6.3 Behavioral profiling

Behavioral Profiling is the way in which the user interacts with the mobile sensors and services. Active authentication systems leverage these interactions to verify the user identity. It has been used for a long time to authenticate users based on their behavioral profile, where the literature of behavioral profiling was concentrated on network-based approaches such as user calling and service provider network to build a user profile Hall:2005 (). Also, some host-based approaches such as application usage and locations were used Li:2011 (). The intuition behind authentication system based on behavioral profiling is to build a profile of user activities over a period of time and compare that profile with the current user profile using some machine learning approaches.

Some recent active authentication techniques have been developed based on bahvioral profiling such as in Li:2014 (); kayacik:2014 (); bassu:2013 (); gupta:2012 (). Regarding these methods, we show what is the collected data and how they collect these data. Also, we discuss the feature extraction process in addition to the evaluation methods.

6.3.1 Data collection

One of the most common public dataset that have been used in the literature of behavioral profiling authentication is MIT Reality dataset eagle:2006 (). The MIT Reality dataset contains a rich amount of behavioral profiles sensors for 100 smartphone users from various departments of MIT. The data collected over the period of 9 months and contains sensor data such as call logs, bluetooth devices in proximity, cell tower IDs, application usage. Some proposed authentication system used MIT Reality dataset such as in Li:2014 (); kayacik:2014 (); Shin:2012 (). Other proposed systems have collected data by conducting a study. The evaluation results done by Li et al. Li:2014 () on the MIT Reality dataset achieved FRR of 11.45% and FAR of 4.17% overall the proposed framework.

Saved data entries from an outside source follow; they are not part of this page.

File: config.mk
export PLATFORM = sky130hd
export DESIGN_NAME = l2_arbiter
export DESIGN_NICKNAME = d
export VERILOG_FILES = /design/src/rtl/l2_arbiter_pkg.sv /design/src/rtl/l2_arbiter.sv
export SDC_FILE = /design/constraint.sdc
export NUM_CORES = 1
export LEC_CHECK = 0
export CAP_MARGIN = 10
export CORE_AREA = 2 2 533 535
export DETAILED_ROUTE_END_ITERATION = 12
export DIE_AREA = 0 0 535 537
export PLACE_DENSITY_LB_ADDON = 0.2
export SETUP_SLACK_MARGIN = 0.4
export SLEW_MARGIN = 20
export SYNTH_ARGS = -nofsm -noshare
export SYNTH_HDL_FRONTEND = slang
export SYNTH_SLANG_ARGS = --single-unit
File: constraint.sdc
create_clock -name clk -period 4 [get_ports clk]
set_input_delay 0.8 -clock clk [delete_from_list [all_inputs] [get_ports clk]]
set_output_delay 0.8 -clock clk [all_outputs]
set_load 0.02 [all_outputs]
File: src/rtl/l2_arbiter_pkg.sv
// Shared types for the L2 port arbiter: FSM state and requester identity.
package l2_arb_types;

    // Arbiter FSM: idle, or one whole-line transaction granted to a side
    typedef enum logic [1:0] {
        IDLE    = 2'd0,
        GRANT_I = 2'd1,
        GRANT_D = 2'd2
    } l2_arb_state_t;

    // Requester identity, used to remember who was granted last
    typedef enum logic {
        REQ_I = 1'b0,
        REQ_D = 1'b1
    } l2_arb_req_t;

endpackage

File: src/rtl/l2_arbiter.sv
// Round-robin arbiter sharing the single L2 cache port between the L1
// I-side miss path and the L1 D-side miss/writeback path. One whole-line
// transaction is granted at a time; address, data and response pass
// through unmodified for the granted side. Outputs are purely
// combinational from state plus inputs.
module l2_arbiter
    import l2_arb_types::*;
#(
    parameter int addr_width = 32,
    parameter int line_width = 256
) (
    input  logic                  clk,
    input  logic                  rst,
    // I-side requester
    input  logic                  i_read,
    input  logic [addr_width-1:0] i_addr,
    output logic [line_width-1:0] i_rdata,
    output logic                  i_resp,
    // D-side requester
    input  logic                  d_read,
    input  logic                  d_write,
    input  logic [addr_width-1:0] d_addr,
    input  logic [line_width-1:0] d_wdata,
    output logic [line_width-1:0] d_rdata,
    output logic                  d_resp,
    // L2 port
    output logic                  l2_read,
    output logic                  l2_write,
    output logic [addr_width-1:0] l2_addr,
    output logic [line_width-1:0] l2_wdata,
    input  logic [line_width-1:0] l2_rdata,
    input  logic                  l2_resp
);

    l2_arb_state_t r_state;
    l2_arb_state_t w_state_next;
    l2_arb_req_t   r_last_grant;
    l2_arb_req_t   w_last_grant_next;

    logic w_i_req;
    logic w_d_req;

    assign w_i_req = i_read;
    assign w_d_req = d_read | d_write;

    // State and round-robin history; reset leaves last_grant = D so the
    // I-side wins the first tie. Reset mid-grant simply abandons it.
    always_ff @(posedge clk) begin
        if (!rst) begin
            r_state      <= IDLE;
            r_last_grant <= REQ_D;
        end else begin
            r_state      <= w_state_next;
            r_last_grant <= w_last_grant_next;
        end
    end

    // Next-state and grant selection; a grant is held until l2_resp,
    // then one IDLE bubble lets the requester drop its request.
    always_comb begin
        w_state_next      = r_state;
        w_last_grant_next = r_last_grant;
        unique case (r_state)
            IDLE: begin
                if (w_i_req && w_d_req) begin
                    if (r_last_grant == REQ_I) begin
                        w_state_next      = GRANT_D;
                        w_last_grant_next = REQ_D;
                    end else begin
                        w_state_next      = GRANT_I;
                        w_last_grant_next = REQ_I;
                    end
                end else if (w_i_req) begin
                    w_state_next      = GRANT_I;
                    w_last_grant_next = REQ_I;
                end else if (w_d_req) begin
                    w_state_next      = GRANT_D;
                    w_last_grant_next = REQ_D;
                end
                // l2_resp in IDLE is stray and ignored
            end
            GRANT_I: begin
                if (l2_resp) begin
                    w_state_next = IDLE;
                end
            end
            GRANT_D: begin
                if (l2_resp) begin
                    w_state_next = IDLE;
                end
            end
            default: begin
                w_state_next = IDLE;
            end
        endcase
    end

    // Output mux: route the granted side to L2 and the L2 response back;
    // the non-granted side and the idle port see all zeros.
    always_comb begin
        l2_read  = 1'b0;
        l2_write = 1'b0;
        l2_addr  = '0;
        l2_wdata = '0;
        i_resp   = 1'b0;
        i_rdata  = '0;
        d_resp   = 1'b0;
        d_rdata  = '0;
        unique case (r_state)
            GRANT_I: begin
                l2_read = 1'b1;
                l2_addr = i_addr;
                i_resp  = l2_resp;
                i_rdata = l2_rdata;
            end
            GRANT_D: begin
                // A writeback takes precedence if both are asserted
                l2_write = d_write;
                l2_read  = d_read & ~d_write;
                l2_addr  = d_addr;
                l2_wdata = d_wdata;
                d_resp   = l2_resp;
                d_rdata  = l2_rdata;
            end
            default: begin
            end
        endcase
    end

endmodule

Kayacik et al. kayacik:2014 () proposed a data driven technique that compares the current user profile with the stored one. If the behaviour deviates sufficiently from the established norm, actions such as explicit authentication can be triggered. They evaluated the proposed system using three datasets, GCU, Rice Livelab and MIT Reality. GCU dataset consists of a collection from 7 staff and students of Glasgow Caledonian University. It was collected in 2013 from Android devices and contains sensor data from wifi networks, cell towers, application use, light and sound levels and device system stats. The duration of the data varies from 2 weeks to 14 weeks for different users. Rice Livelab Shepard:2011 () dataset was built over 35 users, all of them were students at Rice University or Houston Community College. The data was collected from iPhone 3GS devices between 2010 and 2011 and contains sensor data such as application use, wifi networks, cell tower IDs, GPS readings, battery usage and accelerometer output. The duration of the data varies from a few days to less than one year for different users.

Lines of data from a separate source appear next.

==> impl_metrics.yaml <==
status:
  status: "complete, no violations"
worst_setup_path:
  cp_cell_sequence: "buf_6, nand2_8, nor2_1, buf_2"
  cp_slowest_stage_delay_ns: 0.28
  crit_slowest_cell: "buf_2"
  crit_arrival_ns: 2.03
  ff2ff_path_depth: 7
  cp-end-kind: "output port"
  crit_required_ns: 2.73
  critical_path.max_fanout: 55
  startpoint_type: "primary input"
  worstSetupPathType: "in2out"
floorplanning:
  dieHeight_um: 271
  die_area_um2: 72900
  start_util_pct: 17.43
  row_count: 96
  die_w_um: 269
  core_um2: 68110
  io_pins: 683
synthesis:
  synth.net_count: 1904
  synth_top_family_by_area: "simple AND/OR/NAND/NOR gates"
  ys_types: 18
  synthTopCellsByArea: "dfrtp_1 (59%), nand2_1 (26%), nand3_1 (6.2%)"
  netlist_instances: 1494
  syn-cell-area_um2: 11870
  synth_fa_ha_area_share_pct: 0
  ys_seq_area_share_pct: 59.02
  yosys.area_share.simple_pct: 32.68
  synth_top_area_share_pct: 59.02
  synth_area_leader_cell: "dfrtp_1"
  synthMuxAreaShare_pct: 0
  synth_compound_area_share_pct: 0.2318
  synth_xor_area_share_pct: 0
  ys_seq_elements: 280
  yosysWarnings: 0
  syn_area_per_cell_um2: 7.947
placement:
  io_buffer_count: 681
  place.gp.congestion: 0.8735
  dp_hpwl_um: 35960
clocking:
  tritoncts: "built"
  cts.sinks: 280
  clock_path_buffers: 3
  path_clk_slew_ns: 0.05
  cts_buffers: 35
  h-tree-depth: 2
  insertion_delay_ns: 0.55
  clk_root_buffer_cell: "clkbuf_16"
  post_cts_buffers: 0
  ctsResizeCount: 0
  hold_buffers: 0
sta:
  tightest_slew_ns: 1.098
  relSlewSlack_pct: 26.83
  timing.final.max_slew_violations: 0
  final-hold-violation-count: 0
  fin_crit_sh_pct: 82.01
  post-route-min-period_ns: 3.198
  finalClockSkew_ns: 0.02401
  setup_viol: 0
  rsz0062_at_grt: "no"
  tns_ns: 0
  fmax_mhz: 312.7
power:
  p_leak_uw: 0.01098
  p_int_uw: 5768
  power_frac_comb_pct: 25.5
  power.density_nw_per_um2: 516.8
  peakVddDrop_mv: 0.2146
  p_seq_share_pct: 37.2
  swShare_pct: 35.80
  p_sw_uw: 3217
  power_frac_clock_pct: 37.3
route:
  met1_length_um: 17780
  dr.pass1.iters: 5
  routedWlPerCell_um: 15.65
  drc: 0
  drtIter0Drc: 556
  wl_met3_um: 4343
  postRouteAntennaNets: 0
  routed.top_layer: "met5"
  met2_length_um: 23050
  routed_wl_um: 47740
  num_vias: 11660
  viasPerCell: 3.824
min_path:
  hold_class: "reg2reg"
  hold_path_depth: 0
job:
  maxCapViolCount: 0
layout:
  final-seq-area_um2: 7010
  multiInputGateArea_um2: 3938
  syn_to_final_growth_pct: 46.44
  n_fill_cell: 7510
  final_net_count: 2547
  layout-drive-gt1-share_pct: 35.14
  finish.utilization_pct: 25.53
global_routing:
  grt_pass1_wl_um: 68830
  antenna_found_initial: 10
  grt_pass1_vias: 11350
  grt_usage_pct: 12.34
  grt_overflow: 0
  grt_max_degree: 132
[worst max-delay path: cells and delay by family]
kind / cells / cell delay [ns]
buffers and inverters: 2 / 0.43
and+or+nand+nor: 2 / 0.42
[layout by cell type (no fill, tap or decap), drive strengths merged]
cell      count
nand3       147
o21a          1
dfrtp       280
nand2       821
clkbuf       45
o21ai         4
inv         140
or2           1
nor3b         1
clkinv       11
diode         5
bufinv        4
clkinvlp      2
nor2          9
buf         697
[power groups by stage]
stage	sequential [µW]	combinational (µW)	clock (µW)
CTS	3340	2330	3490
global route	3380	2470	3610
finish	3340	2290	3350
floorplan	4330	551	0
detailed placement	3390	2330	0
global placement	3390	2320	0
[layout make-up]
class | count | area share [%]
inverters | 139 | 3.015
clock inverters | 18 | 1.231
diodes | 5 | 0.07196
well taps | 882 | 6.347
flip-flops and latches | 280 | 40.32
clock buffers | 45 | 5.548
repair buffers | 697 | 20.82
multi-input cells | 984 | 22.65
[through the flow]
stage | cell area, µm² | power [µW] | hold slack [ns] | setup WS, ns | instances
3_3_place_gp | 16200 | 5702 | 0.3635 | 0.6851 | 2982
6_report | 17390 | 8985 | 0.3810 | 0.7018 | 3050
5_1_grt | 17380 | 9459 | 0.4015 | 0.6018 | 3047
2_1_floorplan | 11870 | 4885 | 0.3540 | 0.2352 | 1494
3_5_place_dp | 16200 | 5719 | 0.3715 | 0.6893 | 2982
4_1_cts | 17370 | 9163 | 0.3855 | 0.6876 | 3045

Shi et al. Shi:2011 () developed a data collection application and posted it in Android marketplace. It has been downloaded by 276 users but only 50 users who kept it for a period of 12 days or more. They formulated their dataset based on the 50 users and they evaluated their proposed algorithm based on them. The dataset contains SMS, Phone calls, Browser history and Location. They used only two metrics to evaluate the proposed algorithm. First metric is the number of times the legitimate user used the device before a failed authentication. Second metric is the number of times the adversary used the device before detection.

Gupta et al. gupta:2012 () conducted several experiments using large-scale data collection tool kiukkonen:2010 (). They built a dataset that contains GPS location traces and regular scans of WiFi and Bluetooth radio environments of a large number of users. They developed contexts of interest (CoIs: a context that is significant to the user) identification algorithm. They evaluated their proposed prototype on the collected dataset which achieved Precision:85 and Recall:91.

Bassu et al. bassu:2013 () developed a new behavioral profiling authentication technique that combined four essential behavioral elements corresponding to what, where, when, and how. Apps usage constitutes the what, location and pace of movement defines where, clock time captures when, and gesture or input-output interactions captures how. They extracted set of features base on spatial and temporal analysis. Then they developed a classification model based on Bayesian classifier. Summary of the proposed behavioral profiling authentication methods is shown in Table 3.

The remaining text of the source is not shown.